High-precision study of Hg$^+$ atomic properties

The systematic study of Hg$^+$ properties is carried out using high-precision relativistic all-order method where all single, double, and partial triple excitations of the Dirac-Fock wave functions are included to all orders of perturbation theory. Third-order many-body perturbation theory calculations are also carried out to establish the size of the higher-order corrections. Excitation energies of the [Xe]$4f^{14}5d^{10}ns$, [Xe]$4f^{14}5d^{10}np$, [Xe]$4f^{14}5d^{10}nd$, [Xe]$4f^{14}5d^{10}n'f$, and [Xe]$4f^{14}5d^{10}n'g$ ($n \leq$ 10, $n' \leq$ 9) states in Hg$^+$ are evaluated.
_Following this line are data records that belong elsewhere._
## config.mk

```make
export PLATFORM = sky130hd
export DESIGN_NAME = time_base_irq
export DESIGN_NICKNAME = d
export VERILOG_FILES = /design/src/logic/time_base_pkg.sv /design/src/logic/time_base_irq.sv
export SDC_FILE = /design/constraint.sdc
export NUM_CORES = 1
export LEC_CHECK = 0
export ABC_CLOCK_PERIOD_IN_PS = 7000
export BUFFER_PORTS_ARGS = -buffer_cell sky130_fd_sc_hd__clkbuf_2
export CAP_MARGIN = 40
export CORE_MARGIN = 2
export CORE_UTILIZATION = 58
export CTS_CLUSTER_DIAMETER = 80
export DETAILED_ROUTE_END_ITERATION = 8
export HOLD_SLACK_MARGIN = 0.02
export PLACE_DENSITY = 0.85
export SETUP_SLACK_MARGIN = 0.05
export SYNTH_ARGS = -nofsm -noshare
export SYNTH_HDL_FRONTEND = slang
export SYNTH_SLANG_ARGS = --single-unit
```

## constraint.sdc

```tcl
create_clock -name clk_sys -period 7 [get_ports clk_sys]
set_clock_uncertainty 0.15 [all_clocks]
set_input_delay 0.35 -clock clk_sys [delete_from_list [all_inputs] [get_ports clk_sys]]
set_output_delay 0.35 -clock clk_sys [all_outputs]
set_load 0.02 [all_outputs]
```
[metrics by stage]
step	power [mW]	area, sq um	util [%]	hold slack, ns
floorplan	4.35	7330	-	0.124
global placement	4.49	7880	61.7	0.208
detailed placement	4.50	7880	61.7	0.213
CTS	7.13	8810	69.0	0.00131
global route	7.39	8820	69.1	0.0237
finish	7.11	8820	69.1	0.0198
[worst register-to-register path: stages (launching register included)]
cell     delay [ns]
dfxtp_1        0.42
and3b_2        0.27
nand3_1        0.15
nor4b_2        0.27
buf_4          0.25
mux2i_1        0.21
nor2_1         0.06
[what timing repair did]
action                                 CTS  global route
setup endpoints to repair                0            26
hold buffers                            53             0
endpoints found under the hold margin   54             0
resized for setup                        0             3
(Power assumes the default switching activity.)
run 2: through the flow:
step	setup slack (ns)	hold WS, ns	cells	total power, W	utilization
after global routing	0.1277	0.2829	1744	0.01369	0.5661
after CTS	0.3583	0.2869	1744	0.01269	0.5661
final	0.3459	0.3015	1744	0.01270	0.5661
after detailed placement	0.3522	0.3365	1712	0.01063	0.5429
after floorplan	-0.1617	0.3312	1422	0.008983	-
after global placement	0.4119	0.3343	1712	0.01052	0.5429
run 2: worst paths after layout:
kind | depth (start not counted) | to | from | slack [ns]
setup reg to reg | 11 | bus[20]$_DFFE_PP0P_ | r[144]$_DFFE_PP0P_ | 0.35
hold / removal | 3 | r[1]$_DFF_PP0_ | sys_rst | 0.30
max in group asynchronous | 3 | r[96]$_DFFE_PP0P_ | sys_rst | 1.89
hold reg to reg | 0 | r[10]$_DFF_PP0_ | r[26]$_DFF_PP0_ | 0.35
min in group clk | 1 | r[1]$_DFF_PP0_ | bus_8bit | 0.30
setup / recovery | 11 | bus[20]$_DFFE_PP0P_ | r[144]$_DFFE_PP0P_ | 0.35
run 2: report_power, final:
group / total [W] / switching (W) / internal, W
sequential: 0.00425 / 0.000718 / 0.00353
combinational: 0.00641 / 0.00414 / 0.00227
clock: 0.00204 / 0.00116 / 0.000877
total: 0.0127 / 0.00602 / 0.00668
===== config.mk =====
export PLATFORM = sky130hd
export DESIGN_NAME = rx_status_monitor
export DESIGN_NICKNAME = d
export VERILOG_FILES = /design/src/hw/rx_status_pkg.sv /design/src/hw/alt_pattern_detector.sv /design/src/hw/frame_phase_counter.sv /design/src/hw/rx_status_monitor.sv
export SDC_FILE = /design/constraint.sdc
export NUM_CORES = 1
export LEC_CHECK = 0
export BUFFER_PORTS_ARGS = -buffer_cell sky130_fd_sc_hd__buf_2
export CAP_MARGIN = 30
export CORE_MARGIN = 10
export CORE_UTILIZATION = 55
export CTS_BUF_LIST = sky130_fd_sc_hd__clkbuf_4 sky130_fd_sc_hd__clkbuf_8
export CTS_CLUSTER_SIZE = 10
export DETAILED_ROUTE_END_ITERATION = 8
export HOLD_SLACK_MARGIN = 0.03
export PLACE_DENSITY = 0.78
export SETUP_SLACK_MARGIN = 0.15
export SYNTH_ARGS = -nofsm -noshare
export SYNTH_HDL_FRONTEND = slang
export SYNTH_SLANG_ARGS = --single-unit

===== constraint.sdc =====
create_clock -name ref_clk_i -period 6.89 [get_ports ref_clk_i]
set_input_delay 1.378 -clock ref_clk_i [delete_from_list [all_inputs] [get_ports ref_clk_i]]
set_output_delay 1.378 -clock ref_clk_i [all_outputs]
set_load 0.02 [all_outputs]
--- src/core/irqf_regs.svh ---
`ifndef IRQF_REGS_SVH
`define IRQF_REGS_SVH

////////////////////////////////////////////////////////////////////////////////
// register map, byte addresses on the cpu data bus
`define IRQF_ADDR_GROUP0_LOW 16'hFFE0
`define IRQF_ADDR_GROUP0_HIGH 16'hFFE1
`define IRQF_ADDR_GROUP1_LOW 16'hFFE2
`define IRQF_ADDR_GROUP1_HIGH 16'hFFE3

// number of byte registers and flags
`define IRQF_NUM_REGS 4
`define IRQF_NUM_FLAGS 32

// reset value of every flag register
`define IRQF_RESET_VALUE 8'h00

// address bits that select the block; the two low bits pick the register
`define IRQF_ADDR_BASE_MASK 16'hFFFC
`define IRQF_ADDR_BASE 16'hFFE0

// value returned for an unmapped read
`define IRQF_UNMAPPED_DATA 16'h0000

`endif

--- src/core/irqf_pkg.sv ---
package irqf_pkg;

  // acknowledge sequencer, one-hot
  typedef enum logic [1:0] {
    IRQF_ACK_IDLE  = 2'b01,
    IRQF_ACK_ENTER = 2'b10
  } irqf_ack_state_t;

  // state of one flag byte
  typedef struct packed {
    logic [7:0] flags;
  } irqf_byte_state_t;

  // state of the top level
  typedef struct packed {
    irqf_ack_state_t ack_state;
    logic ack_done;
    logic rd_valid;
    logic [15:0] rd_data;
  } irqf_top_state_t;

endpackage

--- src/core/irqf_flag_byte.sv ---
`timescale 1ns/100ps
`include "irqf_regs.svh"

// one 8-bit flag register: hardware set, software write, acknowledge clear
module irqf_flag_byte (
  input wire logic core_clk,
  input wire logic reset_n,
  input wire logic [7:0] src_set,
  input wire logic [7:0] wr_mask,
  input wire logic [7:0] wr_val,
  input wire logic [7:0] ack_clr,
  output logic [7:0] flags
);

  irqf_pkg::irqf_byte_state_t state_reg;
  irqf_pkg::irqf_byte_state_t state_next;

  //////////////////////////////////////////////////////////////////////////////
  // next value per bit; a source request overrides any clear
  always_comb
  begin
    state_next = state_reg;
    for (int i = 0; i < 8; i++)
    begin
      if (src_set[i])
      begin
        state_next.flags[i] = 1'b1;
      end
      else if (wr_mask[i])
      begin
        state_next.flags[i] = wr_val[i];
      end
      else if (ack_clr[i])
      begin
        state_next.flags[i] = 1'b0;
      end
    end
  end

  //////////////////////////////////////////////////////////////////////////////
  // state register, synchronous reset
  always_ff @(posedge core_clk)
  begin
    if (!reset_n)
    begin
      state_reg.flags <= `IRQF_RESET_VALUE;
    end
    else
    begin
      state_reg <= state_next;
    end
  end

  assign flags = state_reg.flags;

endmodule // irqf_flag_byte

--- src/core/irqf_top.sv ---
`timescale 1ns/100ps
`include "irqf_regs.svh"

module irqf_top (
  input wire logic core_clk,
  input wire logic reset_n,
  input wire logic [31:0] src_req,
  input wire logic [15:0] bus_addr,
  input wire logic bus_rd,
  input wire logic bus_wr,
  input wire logic bus_word,
  input wire logic bus_bit,
  input wire logic [2:0] bus_bit_sel,
  input wire logic [15:0] bus_wdata,
  output logic [15:0] bus_rdata,
  output logic bus_rvalid,
  input wire logic ack_valid,
  input wire logic [4:0] ack_index,
  output logic ack_done,
  output logic ack_busy,
  output logic [31:0] irq_flags
);

  irqf_pkg::irqf_top_state_t state_reg;
  irqf_pkg::irqf_top_state_t state_next;

  // per-register views of the flags and of their update strobes
  logic [7:0] byte_flags [0:3];
  logic [7:0] wr_mask [0:3];
  logic [7:0] wr_val [0:3];
  logic [7:0] ack_clr [0:3];
  // acknowledge decode
  logic ack_take;
  logic [31:0] ack_onehot;

  //////////////////////////////////////////////////////////////////////////////
  // address decode helpers
  // a register is hit only inside the four-byte window; every bit above
  // the two low address bits must match the base, so aliases never hit

  // true when a byte access at addr hits register idx
  function automatic logic byte_hit(input logic [15:0] addr,
                                    input logic [1:0] idx);
    byte_hit = ((addr & `IRQF_ADDR_BASE_MASK) == `IRQF_ADDR_BASE) &&
               (addr[1:0] == idx);
  endfunction

  // true when a 16-bit access at addr covers register idx
  function automatic logic word_hit(input logic [15:0] addr,
                                    input logic [1:0] idx);
    word_hit = ((addr & `IRQF_ADDR_BASE_MASK) == `IRQF_ADDR_BASE) &&
               (addr[0] == 1'b0) && (addr[1] == idx[1]);
  endfunction

  //////////////////////////////////////////////////////////////////////////////
  // acknowledge accepted only while the sequencer is idle
  // a request seen while entry is being signalled is dropped, so the
  // processor must present it again once ack_busy has fallen
  assign ack_take = ack_valid &&
                    (state_reg.ack_state == irqf_pkg::IRQF_ACK_IDLE);

  // one-hot clear vector for the acknowledged source
  always_comb
  begin
    ack_onehot = 32'h00000000;
    if (ack_take)
    begin
      ack_onehot[ack_index] = 1'b1;
    end
  end

  //////////////////////////////////////////////////////////////////////////////
  // write masks and values per byte register
  // bit writes take precedence over byte and word decode; writes outside
  // the window leave every mask at zero, so no flag moves
  always_comb
  begin
    for (int r = 0; r < `IRQF_NUM_REGS; r++)
    begin
      wr_mask[r] = 8'h00;
      wr_val[r] = 8'h00;
      if (bus_wr)
      begin
        if (bus_bit && byte_hit(bus_addr, 2'(r)))
        begin
          // single-bit manipulation touches one flag only
          wr_mask[r][bus_bit_sel] = 1'b1;
          wr_val[r][bus_bit_sel] = bus_wdata[0];
        end
        else if (!bus_bit && !bus_word && byte_hit(bus_addr, 2'(r)))
        begin
          wr_mask[r] = 8'hFF;
          wr_val[r] = bus_wdata[7:0];
        end
        else if (!bus_bit && bus_word && word_hit(bus_addr, 2'(r)))
        begin
          // even register takes the low lane, odd the high lane
          wr_mask[r] = 8'hFF;
          wr_val[r] = r[0] ? bus_wdata[15:8] : bus_wdata[7:0];
        end
      end
    end
  end

  //////////////////////////////////////////////////////////////////////////////
  // four flag bytes; each bit belongs to exactly one source
  genvar g;
  generate
    for (g = 0; g < `IRQF_NUM_REGS; g++)
    begin : gen_byte
      assign ack_clr[g] = ack_onehot[g*8 +: 8];

      // inside each byte: source set, then software write, then ack clear
      irqf_flag_byte u_byte (
        .core_clk(core_clk),
        .reset_n(reset_n),
        .src_set(src_req[g*8 +: 8]),
        .wr_mask(wr_mask[g]),
        .wr_val(wr_val[g]),
        .ack_clr(ack_clr[g]),
        .flags(byte_flags[g])
      );

      assign irq_flags[g*8 +: 8] = byte_flags[g];
    end
  endgenerate

  //////////////////////////////////////////////////////////////////////////////
  // read path and acknowledge sequencer
  always_comb
  begin
    state_next = state_reg;
    state_next.rd_valid = 1'b0;
    state_next.ack_done = 1'b0;

    // reads return the flags as they stood before this edge
    // a word read at an odd address, or outside the window, answers zero;
    // the upper lane of a byte read is always zero
    if (bus_rd)
    begin
      state_next.rd_valid = 1'b1;
      state_next.rd_data = `IRQF_UNMAPPED_DATA;
      if (bus_word)
      begin
        if (word_hit(bus_addr, 2'd0))
        begin
          state_next.rd_data = {byte_flags[1], byte_flags[0]};
        end
        else if (word_hit(bus_addr, 2'd2))
        begin
          state_next.rd_data = {byte_flags[3], byte_flags[2]};
        end
      end
      else
      begin
        for (int r = 0; r < `IRQF_NUM_REGS; r++)
        begin
          if (byte_hit(bus_addr, 2'(r)))
          begin
            state_next.rd_data = {8'h00, byte_flags[r]};
          end
        end
      end
    end

    // clear lands at the taking edge, and entry is signalled at that same edge
    case (state_reg.ack_state)
      irqf_pkg::IRQF_ACK_IDLE:
      begin
        // take one acknowledge; its flag clears at this same edge
        if (ack_take)
        begin
          state_next.ack_state = irqf_pkg::IRQF_ACK_ENTER;
          state_next.ack_done = 1'b1;
        end
      end
      irqf_pkg::IRQF_ACK_ENTER:
      begin
        // service entry stays visible for exactly one cycle
        state_next.ack_state = irqf_pkg::IRQF_ACK_IDLE;
      end
      default:
      begin
        state_next.ack_state = irqf_pkg::IRQF_ACK_IDLE;
      end
    endcase
  end

  //////////////////////////////////////////////////////////////////////////////
  // top state register, synchronous reset
  always_ff @(posedge core_clk)
  begin
    if (!reset_n)
    begin
      state_reg.ack_state <= irqf_pkg::IRQF_ACK_IDLE;
      state_reg.ack_done <= 1'b0;
      state_reg.rd_valid <= 1'b0;
      state_reg.rd_data <= 16'h0000;
    end
    else
    begin
      state_reg <= state_next;
    end
  end

  //////////////////////////////////////////////////////////////////////////////
  // outputs straight from flip-flops
  // read data holds its last value until the next read is answered
  assign bus_rdata = state_reg.rd_data;
  assign bus_rvalid = state_reg.rd_valid;
  assign ack_done = state_reg.ack_done;
  // the one-hot enter bit itself, so no decode sits behind this output
  assign ack_busy = state_reg.ack_state[1];

endmodule // irqf_top

--- config.mk ---
export PLATFORM = sky130hd
export DESIGN_NAME = irqf_top
export DESIGN_NICKNAME = d
export VERILOG_FILES = /design/src/core/irqf_pkg.sv /design/src/core/irqf_flag_byte.sv /design/src/core/irqf_top.sv
export VERILOG_INCLUDE_DIRS = /design/src /design/src/core
export SDC_FILE = /design/constraint.sdc
export NUM_CORES = 1
export LEC_CHECK = 0
export BUFFER_PORTS_ARGS = -buffer_cell sky130_fd_sc_hd__clkbuf_2
export CAP_MARGIN = 5
export CORE_ASPECT_RATIO = 2
export CORE_MARGIN = 2
export CORE_UTILIZATION = 55
export CTS_BUF_LIST = sky130_fd_sc_hd__clkbuf_4
export CTS_CLUSTER_DIAMETER = 40
export DETAILED_ROUTE_END_ITERATION = 8
export PLACE_DENSITY = 0.86
export SYNTH_ARGS = -nofsm -noshare
export SYNTH_HDL_FRONTEND = slang
export SYNTH_SLANG_ARGS = --single-unit
--- constraint.sdc ---
create_clock -name core_clk -period 3.5 [get_ports core_clk]
set_input_delay 1.05 -clock core_clk [delete_from_list [all_inputs] [get_ports core_clk]]
set_output_delay 1.05 -clock core_clk [all_outputs]
set_load 0.02 [all_outputs]
$ cat src/guard_pkg.sv
// Package: timing constants, state encoding and carrier structs of the guard lock controller
package guard_pkg;

   // ---------------------------------------------------------------
   // Clock and time base
   // ---------------------------------------------------------------
   localparam int unsigned CLK_PERIOD_NS = 10;         // 100 MHz system clock
   localparam int unsigned TICK_NS = 1_000_000;        // One millisecond prescaler tick
   localparam int unsigned TICK_CYCLES = TICK_NS / CLK_PERIOD_NS;
   localparam int unsigned MS_PER_S = 1000;
   localparam int unsigned S_PER_MIN = 60;

   // ---------------------------------------------------------------
   // Sequence timeouts, in millisecond ticks
   // ---------------------------------------------------------------
   localparam int unsigned TEACH_S = 10;               // Teach-in before power-off request
   localparam int unsigned REQOFF_MIN = 5;             // Wait for supply removal
   localparam int unsigned INHIBIT_MIN = 10;           // Enabling inhibit after new pairing
   localparam int unsigned TEACH_MS = TEACH_S * MS_PER_S;
   localparam int unsigned REQOFF_MS = REQOFF_MIN * S_PER_MIN * MS_PER_S;
   localparam int unsigned INHIBIT_MS = INHIBIT_MIN * S_PER_MIN * MS_PER_S;

   // ---------------------------------------------------------------
   // Indicator flash patterns, in millisecond ticks
   // ---------------------------------------------------------------
   localparam int unsigned SLOW_HZ = 1;
   localparam int unsigned FAST_HZ = 3;
   localparam int unsigned SLOW_HALF_MS = MS_PER_S / (2 * SLOW_HZ);
   localparam int unsigned FAST_PERIOD_MS = MS_PER_S / FAST_HZ;
   localparam int unsigned BRIEF_MS = 50;              // On time of a brief fast flash
   localparam int unsigned RED_SLOT_MS = 200;          // One half of a red pulse
   localparam int unsigned RED_PULSES = 5;             // Actuator fault code
   localparam int unsigned RED_GAP_SLOTS = 5;          // Dark pause between bursts

   // ---------------------------------------------------------------
   // Widths and typed constants
   // ---------------------------------------------------------------
   localparam int unsigned TIMER_W = 20;
   typedef logic [TIMER_W-1:0] timer_t;
   typedef logic [3:0] slot_t;
   typedef logic [1:0] boot_t;
   localparam slot_t RED_PULSE_SLOTS = slot_t'(2 * RED_PULSES);
   localparam slot_t RED_LAST_SLOT = slot_t'(2 * RED_PULSES + RED_GAP_SLOTS - 1);
   localparam boot_t BOOT_CAPTURE = 2'h2;              // Synchroniser output valid
   localparam boot_t BOOT_RUN = 2'h3;                  // Straps captured, sequencer live

   // Sequencer states, Gray coded along the teach path and from confirm to inhibit
   typedef enum logic [2:0] {
      ST_NORMAL = 3'h0,
      ST_TEACH = 3'h1,
      ST_REQOFF = 3'h3,
      ST_ABORT = 3'h2,
      ST_CONFIRM = 3'h6,
      ST_INHIBIT = 3'h7
   } state_e;

   // Live inputs that change during operation
   typedef struct packed {
      logic safety_one;
      logic safety_two;
      logic lock_cmd;
      logic actuator;
      logic code_match;
      logic detent;
   } live_s;

   // Straps and nonvolatile flags read once after power-up
   typedef struct packed {
      logic individually_coded;
      logic one_time;
      logic repeat_teach;
      logic power_to_lock;
      logic open_disables;
      logic nv_paired;
      logic nv_pending;
      logic nv_inhibit;
   } cfg_s;

   typedef struct packed {
      live_s live;
      cfg_s cfg;
   } pins_s;

   typedef struct packed {
      logic green;
      logic yellow;
      logic red;
   } leds_s;

   // Complete register state of the controller
   typedef struct packed {
      pins_s sync1;
      pins_s sync2;
      cfg_s cfg;
      boot_t boot;
      state_e state;
      timer_t ms_div;
      timer_t timer;
      timer_t slow_ms;
      logic slow;
      timer_t fast_ms;
      timer_t red_ms;
      slot_t red_slot;
      logic first_seen;
      logic act_prev;
      logic paired;
      logic fault;
      logic expired;
      logic lock;
      logic out_one;
      logic out_two;
      leds_s leds;
      logic store;
      logic pending;
      logic inhibit;
   } ctl_s;

   localparam ctl_s CTL_RESET = '0;

endpackage : guard_pkg
[config.mk]
export PLATFORM = sky130hd
export DESIGN_NAME = sps_top
export DESIGN_NICKNAME = d
export VERILOG_FILES = /design/src/rtl/sps_pkg.sv /design/src/rtl/sps_sync.sv /design/src/rtl/sps_shifter.sv /design/src/rtl/sps_top.sv
export SDC_FILE = /design/constraint.sdc
export NUM_CORES = 1
export LEC_CHECK = 0
export ABC_AREA = 1
export BUFFER_PORTS_ARGS = -buffer_cell sky130_fd_sc_hd__buf_2
export CORE_UTILIZATION = 55
export CTS_BUF_LIST = sky130_fd_sc_hd__clkbuf_4 sky130_fd_sc_hd__clkbuf_8
export DETAILED_ROUTE_END_ITERATION = 10
export GPL_ROUTABILITY_DRIVEN = 0
export GPL_TIMING_DRIVEN = 0
export PLACE_DENSITY_LB_ADDON = 0.08
export SLEW_MARGIN = 20
export SYNTH_ARGS = -nofsm -noshare
export SYNTH_HDL_FRONTEND = slang
export SYNTH_HIERARCHICAL = 1
export SYNTH_SLANG_ARGS = --single-unit
export TNS_END_PERCENT = 30
[constraint.sdc]
create_clock -name clk_sys -period 2.9 [get_ports clk_sys]
set_input_delay 0.29 -clock clk_sys [delete_from_list [all_inputs] [get_ports clk_sys]]
set_output_delay 0.29 -clock clk_sys [all_outputs]
set_load 0.05 [all_outputs]
[src/rtl/sps_pkg.sv]
// Shared constants and types of the serial port select block
package sps_pkg;
  localparam int          APB_ADDR_W   = 8;
  localparam int          APB_DATA_W   = 32;
  localparam int          BYTE_W       = 8;
  localparam int          BIT_CNT_W    = 4;
  localparam int          HALF_W       = 5;

  localparam logic [APB_ADDR_W-1:0] REG_CTRL   = 8'h00;
  localparam logic [APB_ADDR_W-1:0] REG_DATA   = 8'h04;
  localparam logic [APB_ADDR_W-1:0] REG_STATUS = 8'h08;
  localparam logic [APB_ADDR_W-1:0] REG_CLEAR  = 8'h0c;
  localparam logic [APB_ADDR_W-1:0] REG_INTEN  = 8'h10;

  localparam logic [1:0]  SEL_3WIRE    = 2'h0;
  localparam logic [1:0]  SEL_INPUT    = 2'h1;

  localparam logic [BIT_CNT_W-1:0] BITS_PER_BYTE = 4'h8;

  // Serial clock half period, a least time
  localparam int          SCK_HALF_NS  = 64;
  localparam int          CLK_PERIOD_NS = 4;
  localparam int          SCK_HALF_CYC = (SCK_HALF_NS + CLK_PERIOD_NS - 1) / CLK_PERIOD_NS;
  localparam logic [HALF_W-1:0] SCK_HALF_LAST = HALF_W'(SCK_HALF_CYC - 1);

  typedef struct packed {
    logic [1:0] selectModeField;
    logic       masterEnableBit;
    logic       portEnableBit;
  } sps_ctrl_t;

  localparam int          CTRL_W       = 4;
  localparam sps_ctrl_t   CTRL_RESET   = 4'h4;

  typedef struct packed {
    logic modeFaultFlag;
    logic xferDone;
  } sps_status_t;

  localparam int          STATUS_W     = 2;
  localparam sps_status_t STATUS_RESET = 2'h0;
endpackage

[src/rtl/sps_sync.sv]
// Two-flop pin synchroniser with a delayed copy for edge finding
module sps_sync #(
  parameter int W = 1
) (
  input  wire logic         clk_sys,
  input  wire logic         reset,
  input  wire logic [W-1:0] din,
  output logic      [W-1:0] dout,
  output logic      [W-1:0] doutPrev
);
  logic [W-1:0] stage1;

  always_ff @(posedge clk_sys or posedge reset) begin
    if (reset) begin
      stage1   <= '0;
      dout     <= '0;
      doutPrev <= '0;
    end else begin
      stage1   <= din;
      dout     <= stage1;
      doutPrev <= dout;
    end
  end
endmodule

[src/rtl/sps_shifter.sv]
// Byte shift register, most significant bit first
module sps_shifter #(
  parameter int W = 8
) (
  input  wire logic         clk_sys,
  input  wire logic         reset,
  input  wire logic         load,
  input  wire logic [W-1:0] loadData,
  input  wire logic         shift,
  input  wire logic         shiftIn,
  output logic      [W-1:0] data
);
  always_ff @(posedge clk_sys or posedge reset) begin
    if (reset) begin
      data <= '0;
    end else if (load) begin
      data <= loadData;
    end else if (shift) begin
      data <= {data[W-2:0], shiftIn};
    end
  end
endmodule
Reduced matrix elements, oscillator strengths, and transition rates are determined for electric-dipole transitions including the $ns$ ($n=6-11$), $np$ ($n=6-10$), $nd$ ($n=6-10$), $nf$ ($n=5-9$), and $ng$ ($n=5-9$) states. Lifetimes of these states, E1 ground state polarizability, and the hyperfine $A$ and $B$ constants of the first low-lying levels up to $n$ = 7 are determined. The quadratic Stark effect on hyperfine structure levels of $^{199}$Hg$^+$ ground state is investigated. These calculations provide critically evaluated recommended values of Hg$^+$ atomic properties.